### ASSIGNED TASK
Filter the data below, keeping only lines that contain "config".

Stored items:
────────
What follows belongs to an exercise in optimizing a design on an open flow for small area; a production flow would make more cautious choices. Only simulation tests tie the RTL to the original design; equivalence was not proved. No activity file was given, so power comes from the tool's default toggle rates.

## reg_file
module reg_file #(
  parameter int DATA_WIDTH = 64,
  parameter int ADDR_WIDTH = 5,
  parameter int ZERO_REG   = 31
) (
  input  logic                  clk,
  input  logic                  rst_n,
  input  logic [ADDR_WIDTH-1:0] read_reg1,
  input  logic [ADDR_WIDTH-1:0] read_reg2,
  input  logic [ADDR_WIDTH-1:0] write_reg,
  input  logic [DATA_WIDTH-1:0] write_data,
  input  logic                  reg_write,
  output logic [DATA_WIDTH-1:0] read_data1,
  output logic [DATA_WIDTH-1:0] read_data2
);
For scale: ~2000 flip-flops, roughly 210 I/O pins.
clock: 10.0 ns
lec_check: 0
cap_margin: 20
core_area: 4 4 636 336
die_area: 0 0 640 340
slew_margin: 20
synth_hierarchical: 1
standard.sh (not shown) runs the stock make flow with config.mk's settings and CLKGATE_MAP_FILE= SYNTH_SCRIPT=/design/flow/synth_recipe.tcl, a recipe that flattens the netlist after the stock synthesis.
==> flow/flow/run.sh <==
#!/bin/bash
# Layout flow: the standard ORFS flow (standard.sh) with these changes:
#  - the register array is pre-placed as a regular grid (grid_place.tcl)
#    before global placement and released before detailed placement
#    (grid_release.tcl);
#  - the read selector's gates that synthesis upsized are downsized after
#    floorplan (post_floorplan.tcl);
#  - port buffers are the smallest buffer;
#  - the clock tree uses larger sink clusters and no dummy loads.
# Each tool's output goes to a log file in this folder.
here=$(pwd)
export BUFFER_PORTS_ARGS="-buffer_cell sky130_fd_sc_hd__buf_1"
export CTS_ARGS="-sink_clustering_enable -repair_clock_nets -sink_clustering_size 27 -sink_clustering_max_diameter 100 -buf_list sky130_fd_sc_hd__clkbuf_16 -dont_use_dummy_load"
export POST_FLOORPLAN_TCL=$here/flow/post_floorplan.tcl
export PRE_GLOBAL_PLACE_SKIP_IO_TCL=$here/flow/grid_place.tcl
export POST_GLOBAL_PLACE_TCL=$here/flow/grid_release.tcl
bash standard.sh > flow_standard.log 2>&1
==> flow/flow/grid_place.tcl <==
# Pre-places the register array as a regular grid before global placement:
# one row per data bit; along the row, groups of three registers' flip-flops
# followed by the two read ports' AND-OR-invert gates that select among them,
# with the gates that combine those outputs next to their inputs. The select
# and write-enable nets then run straight across the rows. The grid cells are
# held (FIRM) while the global placer places everything else around them;
# grid_release.tcl lets detailed placement legalize them later.
set block [ord::get_db_block]
set rows [$block getRows]
set nrows [llength $rows]
set nbits 64
set first_row [expr {($nrows - $nbits) / 2}]

proc plain {name} { return [string map {"\\" ""} $name] }
proc driver {net} {
  foreach it [$net getITerms] {
    if {[$it isOutputSignal]} { return [$it getInst] }
  }
  return ""
}
proc input_drivers {inst} {
  set d {}
  foreach it [$inst getITerms] {
    if {[$it isInputSignal] && [$it getNet] != "NULL"} {
      set x [driver [$it getNet]]
      if {$x != ""} { lappend d $x }
    }
  }
  return $d
}
proc width {inst} { return [[$inst getMaster] getWidth] }

# Flip-flops by register and bit.
array set ff {}
foreach inst [$block getInsts] {
  if {[regexp {^regs\[(\d+)\]\[(\d+)\]} [plain [$inst getName]] -> k b]} {
    set ff($k,$b) $inst
  }
}
# Read-port gates by bit, port and group, found by their output nets, and the
# final OR of each read port bit.
array set aoi {}
array set group {}
array set orgate {}
foreach net [$block getNets] {
  set n [plain [$net getName]]
  if {[regexp {^g_bit\[(\d+)\]\.u_rd(\d)\.g_aoi\[(\d+)\]\.u_aoi\.y$} $n -> b p g]} {
  } elseif {[regexp {^g_bit\[(\d+)\]\.u_rd(\d)\.t\[10\]$} $n -> b p]} {
    set g 10
  } elseif {[regexp {^g_bit\[(\d+)\]\.u_rd(\d)\.u_or\.y$} $n -> b p]} {
    set orgate($b,$p) [driver $net]
    continue
  } else {
    continue
  }
  set aoi($b,$p,$g) [driver $net]
  set group([$aoi($b,$p,$g) getName]) $g
}
puts "grid: [array size ff] flip-flops, [array size aoi] read gates, [array size orgate] output gates"

set placed 0
for {set b 0} {$b < $nbits} {incr b} {
  # Blocks along the row: groups 0-9 hold registers 3g..3g+2, group 10 holds
  # register 30 and the bypass.
  for {set g 0} {$g <= 10} {incr g} {
    set blk($g) {}
    for {set k [expr {3 * $g}]} {$k < [expr {min(3 * $g + 3, 31)}]} {incr k} {
      lappend blk($g) $ff($k,$b)
    }
    lappend blk($g) $aoi($b,1,$g) $aoi($b,2,$g)
  }
  # Each gate that combines AND-OR-invert outputs goes after the middle
  # group it reads; the final OR goes in the middle of the row.
  foreach p {1 2} {
    set og $orgate($b,$p)
    foreach c [input_drivers $og] {
      set gs {}
      foreach a [input_drivers $c] {
        if {[info exists group([$a getName])]} { lappend gs $group([$a getName]) }
      }
      if {[llength $gs] == 0} { continue }
      set gs [lsort -integer $gs]
      set g [lindex $gs [expr {([llength $gs] - 1) / 2}]]
      lappend blk($g) $c
    }
    lappend blk(5) $og
  }
  set row [lindex $rows [expr {$first_row + $b}]]
  set rb [$row getBBox]
  set y [$rb yMin]
  set orient [$row getOrient]
  set site [[$row getSite] getWidth]
  set total 0
  for {set g 0} {$g <= 10} {incr g} { foreach c $blk($g) { incr total [width $c] } }
  # A margin at each end of the row leaves room for the port buffers.
  set margin [expr {20 * [$block getDbUnitsPerMicron]}]
  set avail [expr {[$rb xMax] - [$rb xMin] - 2 * $margin}]
  set gap [expr {($avail - $total) / 11}]
  set x [expr {[$rb xMin] + $margin + $gap / 2}]
  for {set g 0} {$g <= 10} {incr g} {
    foreach c $blk($g) {
      set xs [expr {[$rb xMin] + (($x - [$rb xMin]) / $site) * $site}]
      $c setOrient $orient
      $c setLocation $xs $y
      $c setPlacementStatus FIRM
      incr x [width $c]
      incr placed
    }
    incr x $gap
  }
}
puts "grid: placed $placed cells in rows $first_row..[expr {$first_row + $nbits - 1}]"
Other scripts of this flow, unchanged in this note and not shown: flow/flow/grid_release.tcl, flow/flow/post_floorplan.tcl
The first run ended with an error in global routing (5_1_grt).
Change:
--- a/flow/flow/grid_place.tcl
+++ b/flow/flow/grid_place.tcl
@@ -73 +73 @@
-  # group it reads; the final OR goes in the middle of the row.
+  # group it reads; the final OR goes with its middle input.
@@ -75,0 +76 @@
+    set at {}
@@ -84,0 +86 @@
+      lappend at $g
@@ -86 +88,2 @@
-    lappend blk(5) $og
+    set at [lsort -integer $at]
+    lappend blk([lindex $at [expr {([llength $at] - 1) / 2}]]) $og
@@ -95,3 +98 @@
-  # A margin at each end of the row leaves room for the port buffers.
-  set margin [expr {20 * [$block getDbUnitsPerMicron]}]
-  set avail [expr {[$rb xMax] - [$rb xMin] - 2 * $margin}]
+  set avail [expr {[$rb xMax] - [$rb xMin]}]
@@ -99 +100 @@
-  set x [expr {[$rb xMin] + $margin + $gap / 2}]
+  set x [expr {[$rb xMin] + $gap / 2}]
Settings changed: CORE_AREA 4 4 636 336 to 4 4 568 278, DIE_AREA 0 0 640 340 to 0 0 572 282.
What happened: The new run did not get past global routing (5_1_grt) (GRT-0116); area after synthesis stays the same; synthesized cell count stays the same.

---

## run 1
The RTL this note starts from:
==> flow/design.v <==
module rf_aoi222 (
  input  logic a0, b0, a1, b1, a2, b2,
  output logic y
);
  assign y = ~((a0 & b0) | (a1 & b1) | (a2 & b2));
endmodule
module rf_aoi22 (
  input  logic a0, b0, a1, b1,
  output logic y
);
  assign y = ~((a0 & b0) | (a1 & b1));
endmodule
module rf_nand11 (
  input  logic [10:0] a,
  output logic        y
);
  assign y = ~&a;
endmodule
module rf_rdbit (
  input  logic [31:0] sel,
  input  logic [31:0] d,
  output logic        y
);
  logic [10:0] t;
  for (genvar g = 0; g < 10; g++) begin : g_aoi
    rf_aoi222 u_aoi (
      .a0(sel[3*g]),   .b0(d[3*g]),
      .a1(sel[3*g+1]), .b1(d[3*g+1]),
      .a2(sel[3*g+2]), .b2(d[3*g+2]),
      .y(t[g])
    );
  end
  rf_aoi22 u_aoi_last (
    .a0(sel[30]), .b0(d[30]),
    .a1(sel[31]), .b1(d[31]),
    .y(t[10])
  );
  rf_nand11 u_or (.a(t), .y(y));
endmodule
module reg_file #(
  parameter int DATA_WIDTH = 64,
  parameter int ADDR_WIDTH = 5,
  parameter int ZERO_REG   = 31
) (
  input  logic                  clk,
  input  logic                  rst_n,
  input  logic [ADDR_WIDTH-1:0] read_reg1,
  input  logic [ADDR_WIDTH-1:0] read_reg2,
  input  logic [ADDR_WIDTH-1:0] write_reg,
  input  logic [DATA_WIDTH-1:0] write_data,
  input  logic                  reg_write,
  output logic [DATA_WIDTH-1:0] read_data1,
  output logic [DATA_WIDTH-1:0] read_data2
);
  localparam int NUM_REGS = 32;
  logic [DATA_WIDTH-1:0] regs [NUM_REGS-1];
  logic [NUM_REGS-2:0]   written;
  logic write_live;
  assign write_live = reg_write && rst_n;
  logic [NUM_REGS-2:0] wen;
  logic [NUM_REGS-1:0] sel1, sel2;
  logic                byp1, byp2;
  for (genvar k = 0; k < NUM_REGS - 1; k++) begin : g_dec
    localparam logic [ADDR_WIDTH-1:0] NUM = ADDR_WIDTH'((k < ZERO_REG) ? k : k + 1);
    assign wen[k]  = write_live && (write_reg == NUM);
    assign sel1[k] = rst_n && (read_reg1 == NUM) && written[k] && !byp1;
    assign sel2[k] = rst_n && (read_reg2 == NUM) && written[k] && !byp2;
  end
  assign byp1 = write_live && (write_reg == read_reg1) && (read_reg1 != ADDR_WIDTH'(ZERO_REG));
  assign byp2 = write_live && (write_reg == read_reg2) && (read_reg2 != ADDR_WIDTH'(ZERO_REG));
  assign sel1[NUM_REGS-1] = byp1;
  assign sel2[NUM_REGS-1] = byp2;
  always_ff @(posedge clk or negedge rst_n) begin
    if (!rst_n) begin
      written <= '0;
    end else begin
      written <= written | wen;
    end
  end
  always_ff @(posedge clk) begin
    for (int k = 0; k < NUM_REGS - 1; k++) begin
      if (wen[k]) begin
        regs[k] <= write_data;
      end
    end
  end
  for (genvar b = 0; b < DATA_WIDTH; b++) begin : g_bit
    logic [NUM_REGS-1:0] d;
    for (genvar k = 0; k < NUM_REGS - 1; k++) begin : g_k
      assign d[k] = regs[k][b];
    end
    assign d[NUM_REGS-1] = write_data[b];
    rf_rdbit u_rd1 (.sel(sel1), .d(d), .y(read_data1[b]));
    rf_rdbit u_rd2 (.sel(sel2), .d(d), .y(read_data2[b]));
  end
endmodule
Settings: LEC_CHECK=0, CAP_MARGIN=5, CORE_MARGIN=2, CORE_UTILIZATION=40, GPL_TIMING_DRIVEN=0, PLACE_DENSITY=0.75, SLEW_MARGIN=5, SYNTH_HIERARCHICAL=1; clock period 10.0 ns.
==> flow/flow/run.sh <==
#!/bin/bash
# Layout flow: the standard ORFS flow, with smaller port buffers, a clock
# tree with larger sink clusters and the read selector's gates downsized
# after floorplan. Each tool's output goes to a log file in this folder.
here=$(pwd)
export BUFFER_PORTS_ARGS="-buffer_cell sky130_fd_sc_hd__buf_1"
export CTS_ARGS="-sink_clustering_enable -repair_clock_nets -sink_clustering_size 27 -sink_clustering_max_diameter 100 -buf_list sky130_fd_sc_hd__clkbuf_16 -dont_use_dummy_load"
export POST_FLOORPLAN_TCL=$here/flow/post_floorplan.tcl
bash standard.sh > flow_standard.log 2>&1
==> flow/flow/post_floorplan.tcl <==
# After floorplan: return the read selector's AND-OR-invert gates that
# synthesis upsized to the smallest drive strength; each drives one gate input.
set n 0
foreach inst [get_cells *] {
  if { [get_property $inst ref_name] == "sky130_fd_sc_hd__a22oi_2" } {
    replace_cell $inst sky130_fd_sc_hd__a22oi_1
    incr n
  }
}
puts "Downsized $n a22oi_2 cells to a22oi_1"
Run 1 | stages: all done | timing, DRC, antenna: all pass
> inputs changed (run 1 -> run 2)
Settings: swapping 5 for 20 in CAP_MARGIN; clearing PLACE_DENSITY, which used to be 0.75; clearing GPL_TIMING_DRIVEN, which used to be 0; putting CTS_BUF_LIST at sky130_fd_sc_hd__clkbuf_8 where nothing was set; swapping 5 for 20 in SLEW_MARGIN; swapping 40 for 60 in CORE_UTILIZATION; putting CTS_CLUSTER_SIZE at 20 where nothing was set.
==> flow/run.sh (new file) <==
#!/bin/bash
# synth_recipe.tcl (not shown) runs the flow's synth.tcl, then flattens the netlist and writes it again
# the make line also repeats each setting of config.mk as NAME=value (left out here)
make -C /OpenROAD-flow-scripts/flow DESIGN_CONFIG=/design/flow/config.mk WORK_HOME=/design/flow/orfs CLKGATE_MAP_FILE= SYNTH_SCRIPT=/design/flow/synth_recipe.tcl finish
removed: flow/flow/run.sh
removed: flow/flow/post_floorplan.tcl
removed: flow/standard.sh
Results
Compared with run 1, in run 2 amount of wire on met2 after detailed routing grew by 3300 um, overall routed net length grew by about 4%, final instance area grew by 650 sq um, sequential share of layout area shrank by 0.47 points, number of standard cells in the final layout excluding fillers shrank by 502. In summary, run 2 completed successfully, with a layout that passed the timing, DRC and antenna checks. Per the comparison of run 2 with run 1, total design power has increased; fmax now sits higher; die area shows a reduction of 33%; standard cell core area fell by 33%. Measured against run 1, the routability-driven placement congestion ratio of run 2 comes out at 1.05 times the reference value.
Modified inputs, run 3 compared to run 2
Settings: PLACE_DENSITY newly set to 0.75; CORE_UTILIZATION changed from 60 to 40; CTS_BUF_LIST removed (was sky130_fd_sc_hd__clkbuf_8); CTS_CLUSTER_SIZE removed (was 20).
==> flow/flow/run.sh (new file) <==
#!/bin/bash
# Layout flow: the standard ORFS flow, with smaller port buffers, a clock
# tree with larger sink clusters and the read selector's gates downsized
# after floorplan. Each tool's output goes to a log file in this folder.
here=$(pwd)
export BUFFER_PORTS_ARGS="-buffer_cell sky130_fd_sc_hd__buf_1"
export CTS_ARGS="-sink_clustering_enable -repair_clock_nets -sink_clustering_size 27 -sink_clustering_max_diameter 100 -buf_list sky130_fd_sc_hd__clkbuf_16 -dont_use_dummy_load"
export POST_FLOORPLAN_TCL=$here/flow/post_floorplan.tcl
bash standard.sh > flow_standard.log 2>&1
==> flow/flow/post_floorplan.tcl (new file) <==
# After floorplan: return the read selector's AND-OR-invert gates that
# synthesis upsized to the smallest drive strength; each drives one gate input.
set n 0
foreach inst [get_cells *] {
  if { [get_property $inst ref_name] == "sky130_fd_sc_hd__a22oi_2" } {
    replace_cell $inst sky130_fd_sc_hd__a22oi_1
    incr n
  }
}
puts "Downsized $n a22oi_2 cells to a22oi_1"
==> flow/standard.sh (new file) <==
#!/bin/bash
# synth_recipe.tcl (not shown) runs the flow's synth.tcl, then flattens the netlist and writes it again
# the make line also repeats each setting of config.mk as NAME=value (left out here)
make -C /OpenROAD-flow-scripts/flow DESIGN_CONFIG=/design/flow/config.mk WORK_HOME=/design/flow/orfs CLKGATE_MAP_FILE= SYNTH_SCRIPT=/design/flow/synth_recipe.tcl "${@:-finish}"
removed: flow/run.sh
### Flow results
Where setup slack is concerned, run 2 is outperformed by run 3.
Comparing run 2 and run 3, fraction of area in multi-input gates is lower on run 2.
The average wire length per cell after detail routing reported for run 3 is smaller than that of run 2 by 11%.
The run showing the greater sequential share of layout area is run 3.
Relative to run 2, clock transition at the registers of the reported paths has increased by 0.06 ns in run 3.
The wire length reported by the detailed router in run 3 sits about 6% below the value recorded for run 2.
Compared with run 2, area taken by multi-input logic gates in run 3 decreased by a few percent.
Against run 2 as the reference, run 3 delivers a higher cell row count.
Going from run 2 to run 3, final area shows a reduction of 4700 sq um, tap cell count shows an increase of 885.

[static timing again, ports no longer ideal]
The results above use ideal ports. As a check the final layouts listed here were re-extracted and re-timed, cells and wires unchanged.
Step 1: set_driving_cell puts a clkbuf_16 on clk and a buf_2 on each other input, an assumption about the parent block.
Step 2 adds t to the input delays and takes it off the output delays; t is the mean of the earliest and latest rising clock arrival at the registers after step 1. Input paths then give back, and output paths get back, about the clock's delay inside the block.
a / b / c = no drivers / after step 1 / after step 2; a / b = the first two.
run	t, ns	setup slack, ns	worst setup path at the end	worst register clock-pin slew, ns
run 1	0.820	0.733 / 0.699 / 0.699	input to output	0.11 / 0.11
run 2	1.101	1.059 / 1.036 / 1.036	input to output	0.07 / 0.07
run 3	0.819	1.457 / 1.435 / 1.435	input to output	0.11 / 0.11
After both steps every run listed still meets setup and hold. The setup slack of run 1, which loses most, moves by -0.034 ns with the drivers and by -0.034 ns with both steps.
────────
### ANSWER FOR THE TASK
standard.sh (not shown) runs the stock make flow with config.mk's settings and CLKGATE_MAP_FILE= SYNTH_SCRIPT=/design/flow/synth_recipe.tcl, a recipe that flattens the netlist after the stock synthesis.
# the make line also repeats each setting of config.mk as NAME=value (left out here)
make -C /OpenROAD-flow-scripts/flow DESIGN_CONFIG=/design/flow/config.mk WORK_HOME=/design/flow/orfs CLKGATE_MAP_FILE= SYNTH_SCRIPT=/design/flow/synth_recipe.tcl finish
# the make line also repeats each setting of config.mk as NAME=value (left out here)
make -C /OpenROAD-flow-scripts/flow DESIGN_CONFIG=/design/flow/config.mk WORK_HOME=/design/flow/orfs CLKGATE_MAP_FILE= SYNTH_SCRIPT=/design/flow/synth_recipe.tcl "${@:-finish}"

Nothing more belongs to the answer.